Extracted records:

—————

--- src/rtl/core/aesp_ram.sv ---
// generic ram, one write port, one registered read port
// no dependencies
module aesp_ram #(
  parameter int Width = 16,
  parameter int Depth = 16
) (
  input  logic                     clk,
  input  logic                     we,
  input  logic [$clog2(Depth)-1:0] waddr,
  input  logic [Width-1:0]         wdata,
  input  logic [$clog2(Depth)-1:0] raddr,
  output logic [Width-1:0]         rdata
);
  logic [Width-1:0] mem [Depth];
  always_ff @(posedge clk) begin
    if (we) mem[waddr] <= wdata;
    rdata <= mem[raddr];
  end
endmodule

--- src/rtl/core/aesp_front.sv ---
// front end: byte classification, utf-8, charset and parse state
// depends on aesp_pkg; writes the parameter store
module aesp_front (
  input  logic                clk,
  input  logic                rst_n,
  input  logic                in_valid,
  output logic                in_ready,
  input  logic [7:0]          b,
  input  logic [20:0]         osc_limit,
  input  logic                q_full,
  input  logic                bk_idle,
  output logic                q_push,
  output aesp_pkg::cmd_t      q_cmd,
  output logic                pw_we,
  output logic [aesp_pkg::PiW-1:0] pw_addr,
  output logic [15:0]         pw_data
);
  import aesp_pkg::*;
  `include "ansi_escape_stream_parser_top_macros.svh"

  pst_t st_r, st_nxt;
  logic [PcW-1:0] pc_r, pc_nxt;
  logic [15:0] cp_r, cp_nxt;
  logic hd_r, hd_nxt;
  logic [7:0] lead_r, lead_nxt, li_r, li_nxt;
  logic [2:0] mk_r, mk_nxt, cs_r, cs_nxt;
  logic [20:0] acc_r, acc_nxt, oc_r, oc_nxt;
  logic [1:0] rem_r, rem_nxt;
  logic se_r, se_nxt;
  logic go, ev, gl;
  logic [20:0] gcp, mcp;
  logic [19:0] mul;
  logic gfx;

  // the store is shared, so bytes inside a csi wait until the queue is empty and the back end has expanded the last csi
  assign in_ready = !q_full && (st_r != ST_CSI || bk_idle);
  assign go = in_valid && in_ready;
  assign gfx = cs_r[2] ? cs_r[1] : cs_r[0];
  assign mul = {1'b0, cp_r, 3'd0} + {3'd0, cp_r, 1'b0} + {12'd0, (b - 8'h30)};
  always_comb begin
    mcp = gcp;
    if (gfx && gcp >= 21'h5F && gcp <= 21'h7E) mcp = dec_gfx(5'(gcp - 21'h5F));
  end

  always_comb begin
    st_nxt = st_r; pc_nxt = pc_r; cp_nxt = cp_r; hd_nxt = hd_r; lead_nxt = lead_r;
    li_nxt = li_r; mk_nxt = mk_r; cs_nxt = cs_r; acc_nxt = acc_r; rem_nxt = rem_r;
    se_nxt = se_r; oc_nxt = oc_r;
    ev = 1'b0; gl = 1'b0; gcp = '0;
    q_cmd = '{kind: EV_CTRL, code: {13'd0, b}, inter: 8'd0, flags: 3'd0, count: '0};
    pw_we = 1'b0; pw_addr = pc_r[PiW-1:0]; pw_data = hd_r ? cp_r : 16'd0;
    case (st_r)
      ST_ESC: begin
        if (b == 8'h5B) begin
          pc_nxt = '0; cp_nxt = '0; hd_nxt = 1'b0; li_nxt = '0; mk_nxt = '0;
          st_nxt = ST_CSI;
        end else if (b == 8'h5D || b == 8'h50) begin
          oc_nxt = '0; se_nxt = 1'b0;
          st_nxt = (b == 8'h5D) ? ST_OSC : ST_DCS;
        end else if (b == 8'h28 || b == 8'h29 || b == 8'h23 || b == 8'h2A || b == 8'h2B) begin
          lead_nxt = b; st_nxt = ST_ESCI;
        end else begin
          ev = 1'b1; q_cmd.kind = EV_ESCF; st_nxt = ST_GROUND;
        end
      end
      ST_ESCI: begin
        if (lead_r == 8'h28) cs_nxt[0] = (b == 8'h30);
        else if (lead_r == 8'h29) cs_nxt[1] = (b == 8'h30);
        ev = 1'b1; q_cmd.kind = EV_ESCF; q_cmd.inter = lead_r; st_nxt = ST_GROUND;
      end
      ST_CSI: begin
        if (b >= 8'h30 && b <= 8'h39) begin
          cp_nxt = (mul > 20'd65535) ? 16'hFFFF : mul[15:0];
          hd_nxt = 1'b1;
        end else if (b == 8'h3B) begin
          pw_we = (pc_r < PcW'(MaxParams));
          if (pw_we) pc_nxt = pc_r + 1'b1;
          cp_nxt = '0; hd_nxt = 1'b0;
        end else if (b >= 8'h3C && b <= 8'h3F) begin
          mk_nxt[0] = (b == 8'h3F);
          if (b == 8'h3E) mk_nxt[1] = 1'b1;
          if (b == 8'h3D) mk_nxt[2] = 1'b1;
        end else if (b >= 8'h20 && b <= 8'h2F) begin
          li_nxt = b;
        end else if (b == 8'h1B) begin
          st_nxt = ST_ESC;
        end else if (b < 8'h20) begin
          ev = 1'b1;
          if (b == 8'h0E) cs_nxt[2] = 1'b1;
          if (b == 8'h0F) cs_nxt[2] = 1'b0;
        end else begin
          pw_we = (pc_r < PcW'(MaxParams));
          ev = 1'b1; q_cmd.kind = EV_CSIP; q_cmd.inter = li_r; q_cmd.flags = mk_r;
          q_cmd.count = pw_we ? pc_r + 1'b1 : pc_r;
          pc_nxt = q_cmd.count; cp_nxt = '0; hd_nxt = 1'b0;
          st_nxt = ST_GROUND;
        end
      end
      ST_OSC, ST_DCS: begin
        if (b == 8'h07 || (b == 8'h5C && se_r)) begin
          se_nxt = 1'b0; st_nxt = ST_GROUND;
          ev = (st_r == ST_OSC); q_cmd.kind = EV_OSCE;
        end else if (b == 8'h1B) begin
          se_nxt = 1'b1;
        end else begin
          se_nxt = 1'b0;
          if (st_r == ST_OSC && b >= 8'h20 && oc_r < osc_limit) begin
            oc_nxt = oc_r + 1'b1; ev = 1'b1; q_cmd.kind = EV_OSCB;
          end
        end
      end
      default: begin
        if (b == 8'h1B) begin
          st_nxt = ST_ESC;
        end else if (b < 8'h20) begin
          ev = 1'b1;
          if (b == 8'h0E) cs_nxt[2] = 1'b1;
          if (b == 8'h0F) cs_nxt[2] = 1'b0;
        end else if (b != 8'h7F) begin
          if (rem_r != 2'd0 && b[7:6] == 2'b10) begin
            acc_nxt = {acc_r[14:0], b[5:0]};
            rem_nxt = rem_r - 1'b1;
            if (rem_nxt == 2'd0) begin gl = 1'b1; gcp = acc_nxt; end
          end else begin
            rem_nxt = 2'd0;
            if (!b[7]) begin gl = 1'b1; gcp = {13'd0, b}; end
            else if (b[7:5] == 3'b110) begin acc_nxt = {16'd0, b[4:0]}; rem_nxt = 2'd1; end
            else if (b[7:4] == 4'b1110) begin acc_nxt = {17'd0, b[3:0]}; rem_nxt = 2'd2; end
            else if (b[7:3] == 5'b11110) begin acc_nxt = {18'd0, b[2:0]}; rem_nxt = 2'd3; end
            else begin gl = 1'b1; gcp = 21'hFFFD; end
          end
          if (gl) begin ev = 1'b1; q_cmd.kind = EV_GLYPH; q_cmd.code = mcp; end
        end
      end
    endcase
    q_push = go && ev;
    pw_we = go && pw_we;
  end

  always_ff @(posedge clk) begin
    if (!rst_n) begin
      st_r <= ST_GROUND; pc_r <= '0; cp_r <= '0; hd_r <= 1'b0; lead_r <= '0; li_r <= '0;
      mk_r <= '0; cs_r <= '0; acc_r <= '0; rem_r <= '0; se_r <= 1'b0; oc_r <= '0;
    end else if (go) begin
      st_r <= st_nxt; pc_r <= pc_nxt; cp_r <= cp_nxt; hd_r <= hd_nxt; lead_r <= lead_nxt;
      li_r <= li_nxt; mk_r <= mk_nxt; cs_r <= cs_nxt; acc_r <= acc_nxt; rem_r <= rem_nxt;
      se_r <= se_nxt; oc_r <= oc_nxt;
    end
  end

  `AESP_ASSERT_IMP(a_pc_bound, clk, rst_n, 1'b1, pc_r <= PcW'(MaxParams), "param count over")
  `AESP_ASSERT_IMP(a_push_ready, clk, rst_n, q_push, !q_full, "push into full queue")
  `AESP_ASSERT_IMP(a_pw_csi, clk, rst_n, pw_we, st_r == ST_CSI, "store write outside csi")
endmodule
**config.mk**
```make
export PLATFORM = sky130hd
export DESIGN_NAME = vbpr_back
export DESIGN_NICKNAME = d
export VERILOG_FILES = /design/src/hdl/vbpr_pkg.sv /design/src/hdl/vbpr_back.sv
export SDC_FILE = /design/constraint.sdc
export NUM_CORES = 1
export LEC_CHECK = 0
export BUFFER_PORTS_ARGS = -buffer_cell sky130_fd_sc_hd__buf_2
export CAP_MARGIN = 5
export CELL_PAD_IN_SITES_DETAIL_PLACEMENT = 1
export CELL_PAD_IN_SITES_GLOBAL_PLACEMENT = 1
export CORE_MARGIN = 10
export CORE_UTILIZATION = 38
export CTS_CLUSTER_SIZE = 12
export DETAILED_ROUTE_END_ITERATION = 16
export PLACE_DENSITY_LB_ADDON = 0.1
export SYNTH_ARGS = -nofsm -noshare
export SYNTH_HDL_FRONTEND = slang
export SYNTH_SLANG_ARGS = --single-unit
```
**constraint.sdc**
```tcl
create_clock -name clk -period 2.4 [get_ports clk]
set_clock_uncertainty 0.15 [all_clocks]
set_input_delay 0.36 -clock clk [delete_from_list [all_inputs] [get_ports clk]]
set_output_delay 0.36 -clock clk [all_outputs]
set_load 0.01 [all_outputs]
```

—————

## DIRECTIONS
In the entries above, tally the lines containing the word "count" and return only the tally.

## FINAL ANSWER
4